ANKARA (Sputnik) — Earlier Wednesday, the Russian General Staff said Russian and Turkish combat planes carried out their first joint airstrikes against Daesh targets in war-torn Syria.
"Under the agreement on prevention of incidents, signed between Turkey and Russia, today, as a result of successful coordination, Russian aircraft carried out an air operation against designated Daesh targets in the south of Al-Bab," the statement said.
"Nine strike aircraft of the Russian Aerospace Forces, including four Su-24M, four Su-25 and one Su-34 bomber, as well as eight Turkish Air Force's jets — four F-16 and four F-4 aircraft — are involved in the aerial campaign agreed with Syrian authorities," Lt. Gen. Sergei Rudskoy, the chief of the Russian General Staff Main Operational Directorate, said at a news briefing in Moscow earlier in the day.

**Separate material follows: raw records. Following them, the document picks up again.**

From an optimization exercise on the open Yosys and OpenROAD flow, aimed at small area, a short achievable clock period and few clock cycles per item; shortcuts taken in it are not production practice.
The RTL was checked by simulation tests, not by an equivalence proof against the original design.

[config.mk]
export PLATFORM = sky130hd
export DESIGN_NAME = lwm_core
export DESIGN_NICKNAME = lwm_core
export VERILOG_FILES = /design/flow/design.v
export SDC_FILE = /design/flow/constraint.sdc
export NUM_CORES = 8
export LEC_CHECK = 0
export ABC_AREA = 1
export CAP_MARGIN = 20
export CORE_MARGIN = 2
export CORE_UTILIZATION = 35
export GPL_ROUTABILITY_DRIVEN = 1
export PLACE_DENSITY = 0.5
export SLEW_MARGIN = 20
[constraint.sdc]
create_clock -name core_clock -period 17.0 [get_ports {clk}]
set_input_delay 3.4000 -clock core_clock [delete_from_list [all_inputs] [get_ports {clk}]]
set_output_delay 3.4000 -clock core_clock [all_outputs]
set_load 0.01 [all_outputs]
[design.v]
module lwm_sin_rom (
    input  wire [7:0]  idx,
    output reg  [15:0] val
);
    always @(*) begin
        case (idx)
            8'd0: val = 16'h0000;
            8'd1: val = 16'h00C9;
            8'd2: val = 16'h0192;
            8'd3: val = 16'h025B;
            8'd4: val = 16'h0324;
            8'd5: val = 16'h03ED;
            8'd6: val = 16'h04B6;
            8'd7: val = 16'h057F;
            8'd8: val = 16'h0648;
            8'd9: val = 16'h0711;
            8'd10: val = 16'h07D9;
            8'd11: val = 16'h08A2;
            8'd12: val = 16'h096A;
            8'd13: val = 16'h0A33;
            8'd14: val = 16'h0AFB;
            8'd15: val = 16'h0BC4;
            8'd16: val = 16'h0C8C;
            8'd17: val = 16'h0D54;
            8'd18: val = 16'h0E1C;
            8'd19: val = 16'h0EE3;
            8'd20: val = 16'h0FAB;
            8'd21: val = 16'h1072;
            8'd22: val = 16'h113A;
            8'd23: val = 16'h1201;
            8'd24: val = 16'h12C8;
            8'd25: val = 16'h138F;
            8'd26: val = 16'h1455;
            8'd27: val = 16'h151C;
            8'd28: val = 16'h15E2;
            8'd29: val = 16'h16A8;
            8'd30: val = 16'h176E;
            8'd31: val = 16'h1833;
            8'd32: val = 16'h18F9;
            8'd33: val = 16'h19BE;
            8'd34: val = 16'h1A82;
            8'd35: val = 16'h1B47;
            8'd36: val = 16'h1C0B;
            8'd37: val = 16'h1CCF;
            8'd38: val = 16'h1D93;
            8'd39: val = 16'h1E57;
            8'd40: val = 16'h1F1A;
            8'd41: val = 16'h1FDD;
            8'd42: val = 16'h209F;
            8'd43: val = 16'h2161;
            8'd44: val = 16'h2223;
            8'd45: val = 16'h22E5;
            8'd46: val = 16'h23A6;
            8'd47: val = 16'h2467;
            8'd48: val = 16'h2528;
            8'd49: val = 16'h25E8;
            8'd50: val = 16'h26A8;
            8'd51: val = 16'h2767;
            8'd52: val = 16'h2826;
            8'd53: val = 16'h28E5;
            8'd54: val = 16'h29A3;
            8'd55: val = 16'h2A61;
            8'd56: val = 16'h2B1F;
            8'd57: val = 16'h2BDC;
            8'd58: val = 16'h2C99;
            8'd59: val = 16'h2D55;
            8'd60: val = 16'h2E11;
            8'd61: val = 16'h2ECC;
            8'd62: val = 16'h2F87;
            8'd63: val = 16'h3041;
            8'd64: val = 16'h30FB;
            8'd65: val = 16'h31B5;
            8'd66: val = 16'h326E;
            8'd67: val = 16'h3326;
            8'd68: val = 16'h33DF;
            8'd69: val = 16'h3496;
            8'd70: val = 16'h354D;
            8'd71: val = 16'h3604;
            8'd72: val = 16'h36BA;
            8'd73: val = 16'h376F;
            8'd74: val = 16'h3824;
            8'd75: val = 16'h38D9;
            8'd76: val = 16'h398C;
            8'd77: val = 16'h3A40;
            8'd78: val = 16'h3AF2;
            8'd79: val = 16'h3BA5;
            8'd80: val = 16'h3C56;
            8'd81: val = 16'h3D07;
            8'd82: val = 16'h3DB8;
            8'd83: val = 16'h3E68;
            8'd84: val = 16'h3F17;
            8'd85: val = 16'h3FC5;
            8'd86: val = 16'h4073;
            8'd87: val = 16'h4121;
            8'd88: val = 16'h41CE;
            8'd89: val = 16'h427A;
            8'd90: val = 16'h4325;
            8'd91: val = 16'h43D0;
            8'd92: val = 16'h447A;
            8'd93: val = 16'h4524;
            8'd94: val = 16'h45CD;
            8'd95: val = 16'h4675;
            8'd96: val = 16'h471C;
            8'd97: val = 16'h47C3;
            8'd98: val = 16'h4869;
            8'd99: val = 16'h490F;
            8'd100: val = 16'h49B4;
            8'd101: val = 16'h4A58;
            8'd102: val = 16'h4AFB;
            8'd103: val = 16'h4B9D;
            8'd104: val = 16'h4C3F;
            8'd105: val = 16'h4CE0;
            8'd106: val = 16'h4D81;
            8'd107: val = 16'h4E20;
            8'd108: val = 16'h4EBF;
            8'd109: val = 16'h4F5D;
            8'd110: val = 16'h4FFB;
            8'd111: val = 16'h5097;
            8'd112: val = 16'h5133;
            8'd113: val = 16'h51CE;
            8'd114: val = 16'h5268;
            8'd115: val = 16'h5302;
            8'd116: val = 16'h539B;
            8'd117: val = 16'h5432;
            8'd118: val = 16'h54C9;
            8'd119: val = 16'h5560;
            8'd120: val = 16'h55F5;
            8'd121: val = 16'h568A;
            8'd122: val = 16'h571D;
            8'd123: val = 16'h57B0;
            8'd124: val = 16'h5842;
            8'd125: val = 16'h58D3;
            8'd126: val = 16'h5964;
            8'd127: val = 16'h59F3;
            8'd128: val = 16'h5A82;
            8'd129: val = 16'h5B0F;
            8'd130: val = 16'h5B9C;
            8'd131: val = 16'h5C28;
            8'd132: val = 16'h5CB3;
            8'd133: val = 16'h5D3E;
            8'd134: val = 16'h5DC7;
            8'd135: val = 16'h5E4F;
            8'd136: val = 16'h5ED7;
            8'd137: val = 16'h5F5D;
            8'd138: val = 16'h5FE3;
            8'd139: val = 16'h6068;
            8'd140: val = 16'h60EB;
            8'd141: val = 16'h616E;
            8'd142: val = 16'h61F0;
            8'd143: val = 16'h6271;
            8'd144: val = 16'h62F1;
            8'd145: val = 16'h6370;
            8'd146: val = 16'h63EE;
            8'd147: val = 16'h646C;
            8'd148: val = 16'h64E8;
            8'd149: val = 16'h6563;
            8'd150: val = 16'h65DD;
            8'd151: val = 16'h6656;
            8'd152: val = 16'h66CF;
            8'd153: val = 16'h6746;
            8'd154: val = 16'h67BC;
            8'd155: val = 16'h6832;
            8'd156: val = 16'h68A6;
            8'd157: val = 16'h6919;
            8'd158: val = 16'h698B;
            8'd159: val = 16'h69FD;
            8'd160: val = 16'h6A6D;
            8'd161: val = 16'h6ADC;
            8'd162: val = 16'h6B4A;
            8'd163: val = 16'h6BB7;
            8'd164: val = 16'h6C23;
            8'd165: val = 16'h6C8E;
            8'd166: val = 16'h6CF8;
            8'd167: val = 16'h6D61;
            8'd168: val = 16'h6DC9;
            8'd169: val = 16'h6E30;
            8'd170: val = 16'h6E96;
            8'd171: val = 16'h6EFB;
            8'd172: val = 16'h6F5E;
            8'd173: val = 16'h6FC1;
            8'd174: val = 16'h7022;
            8'd175: val = 16'h7083;
            8'd176: val = 16'h70E2;
            8'd177: val = 16'h7140;
            8'd178: val = 16'h719D;
            8'd179: val = 16'h71F9;
            8'd180: val = 16'h7254;
            8'd181: val = 16'h72AE;
            8'd182: val = 16'h7307;
            8'd183: val = 16'h735E;
            8'd184: val = 16'h73B5;
            8'd185: val = 16'h740A;
            8'd186: val = 16'h745F;
            8'd187: val = 16'h74B2;
            8'd188: val = 16'h7504;
            8'd189: val = 16'h7555;
            8'd190: val = 16'h75A5;
            8'd191: val = 16'h75F3;
            8'd192: val = 16'h7641;
            8'd193: val = 16'h768D;
            8'd194: val = 16'h76D8;
            8'd195: val = 16'h7722;
            8'd196: val = 16'h776B;
            8'd197: val = 16'h77B3;
            8'd198: val = 16'h77FA;
            8'd199: val = 16'h783F;
            8'd200: val = 16'h7884;
            8'd201: val = 16'h78C7;
            8'd202: val = 16'h7909;
            8'd203: val = 16'h794A;
            8'd204: val = 16'h7989;
            8'd205: val = 16'h79C8;
            8'd206: val = 16'h7A05;
            8'd207: val = 16'h7A41;
            8'd208: val = 16'h7A7C;
            8'd209: val = 16'h7AB6;
            8'd210: val = 16'h7AEE;
            8'd211: val = 16'h7B26;
            8'd212: val = 16'h7B5C;
            8'd213: val = 16'h7B91;
            8'd214: val = 16'h7BC5;
            8'd215: val = 16'h7BF8;
            8'd216: val = 16'h7C29;
            8'd217: val = 16'h7C59;
            8'd218: val = 16'h7C88;
            8'd219: val = 16'h7CB6;
            8'd220: val = 16'h7CE3;
            8'd221: val = 16'h7D0E;
            8'd222: val = 16'h7D39;
            8'd223: val = 16'h7D62;
            8'd224: val = 16'h7D89;
            8'd225: val = 16'h7DB0;
            8'd226: val = 16'h7DD5;
            8'd227: val = 16'h7DFA;
            8'd228: val = 16'h7E1D;
            8'd229: val = 16'h7E3E;
            8'd230: val = 16'h7E5F;
            8'd231: val = 16'h7E7E;
            8'd232: val = 16'h7E9C;
            8'd233: val = 16'h7EB9;
            8'd234: val = 16'h7ED5;
            8'd235: val = 16'h7EEF;
            8'd236: val = 16'h7F09;
            8'd237: val = 16'h7F21;
            8'd238: val = 16'h7F37;
            8'd239: val = 16'h7F4D;
            8'd240: val = 16'h7F61;
            8'd241: val = 16'h7F74;
            8'd242: val = 16'h7F86;
            8'd243: val = 16'h7F97;
            8'd244: val = 16'h7FA6;
            8'd245: val = 16'h7FB4;
            8'd246: val = 16'h7FC1;
            8'd247: val = 16'h7FCD;
            8'd248: val = 16'h7FD8;
            8'd249: val = 16'h7FE1;
            8'd250: val = 16'h7FE9;
            8'd251: val = 16'h7FF0;
            8'd252: val = 16'h7FF5;
            8'd253: val = 16'h7FF9;
            8'd254: val = 16'h7FFD;
            8'd255: val = 16'h7FFE;
            default: val = 16'h0000;
        endcase
    end
endmodule
Source: an optimization exercise on an open RTL-to-GDS flow (aim: small area, a short achievable clock period and few clock cycles). Production flows keep margins and buffers that such runs may drop. Where RTL was checked, it was by simulation tests only, not by an equivalence proof against the original. Power figures rest on the tool's default switching activity, not on a simulated workload.

job 9367:
==> flow/design.v (excerpt) <==
module h1_codec (
    input  wire        clk,
    input  wire        rst,
    input  wire        cmd_valid,
    output wire        cmd_ready,
    input  wire [3:0]  cmd_code,
    input  wire        cmd_is_server,
    input  wire [2:0]  cmd_n,
    input  wire [15:0] cmd_len,
    input  wire [31:0] cmd_a,
    input  wire [31:0] cmd_b,
    input  wire        din_valid,
    output wire        din_ready,
    input  wire [31:0] din_data,
    output wire        rsp_valid,
    input  wire        rsp_ready,
    output wire [2:0]  rsp_status,
    output wire [31:0] rsp_data,
    output wire [31:0] rsp_data2,
    output wire [4:0]  rsp_info
);
    localparam [3:0] C_CFG_LOAD = 4'h1, C_CFG_READ = 4'h2, C_SEQ_DIST = 4'h5,
                     C_CRC_COMPUTE = 4'h6, C_CRC_VERIFY = 4'h7;
    localparam [2:0] ST_OK = 3'd0, ST_TRUNCATED = 3'd2, ST_INVALID = 3'd6,
                     ST_ILLEGAL = 3'd7;
    reg        cfg_vld;
    reg        cfg_srv;
    reg [31:0] cfg_proto;
    reg [31:0] cfg_seed;
    reg [2:0]  cfg_len;
    reg        s_idle, s_data, s_exec, s_exec2, s_resp, s_pend;
    reg        op_crc, op_ver, op_seq, op_load, op_read;
    reg [2:0]  nreg;         
    reg        drain;        
    reg [2:0]  err;
    reg [31:0] crc_n;
    reg [31:0] dreg;         
    reg        dvalid;       
    reg        dfull, dseed;
    reg [1:0]  dlane;        
    reg [15:0] rem_proc;     
    reg        ok_r;
  ...
Size: roughly 1200 cells after synthesis, roughly 190 flip-flops, ~13000 um^2 of cells after synthesis.
export LEC_CHECK = 0
export ABC_CLOCK_PERIOD_IN_PS = 2000
export CAP_MARGIN = 5
export CORE_MARGIN = 2
export CORE_UTILIZATION = 40
export PLACE_DENSITY = 0.6
export SETUP_SLACK_MARGIN = 2.6
export SLEW_MARGIN = 5
create_clock -name core_clock -period 5.0 [get_ports {clk}]
standard.sh (not shown) runs the stock make flow with config.mk's settings and CLKGATE_MAP_FILE= SYNTH_SCRIPT=/design/flow/synth_recipe.tcl, a recipe that flattens the netlist after the stock synthesis.
==> flow/flow/run.sh <==
#!/bin/bash
# Layout flow: the standard flow (standard.sh: ORFS synthesis to the
# final layout, unchanged), with the I/O port buffers that global placement
# inserts made from sky130_fd_sc_hd__buf_1 instead of the resizer's default
# pick. Every port still gets its own buffer. The full output of the ORFS
# run goes to flow_standard.log in this folder; each tool's own log is kept
# by ORFS under orfs/logs/.
set -euo pipefail
export BUFFER_PORTS_ARGS="-buffer_cell sky130_fd_sc_hd__buf_1"
bash standard.sh > flow_standard.log 2>&1
Testbench counts of job 9367, summed over its fixed seeds: cycles 77,486.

Turkey is currently conducting an operation in Syria dubbed Euphrates Shield. On August 24, Turkish forces, supported by Free Syrian Army rebels and US-led coalition aircraft, began a military operation dubbed the Euphrates Shield to clear the Syrian border town of Jarabulus and the surrounding area from Daesh terrorist group. As Jarabulus was retaken, the joint forces of Ankara, the coalition and Syrian rebels continued the operation to gain control over Al-Bab in the Aleppo province.
Al-Bab is one of Daesh’s last remaining strongholds near the Turkish border. Capturing the city is of strategic importance to Turkey in order to prevent the Syrian Kurds taking it and unifying their own territories.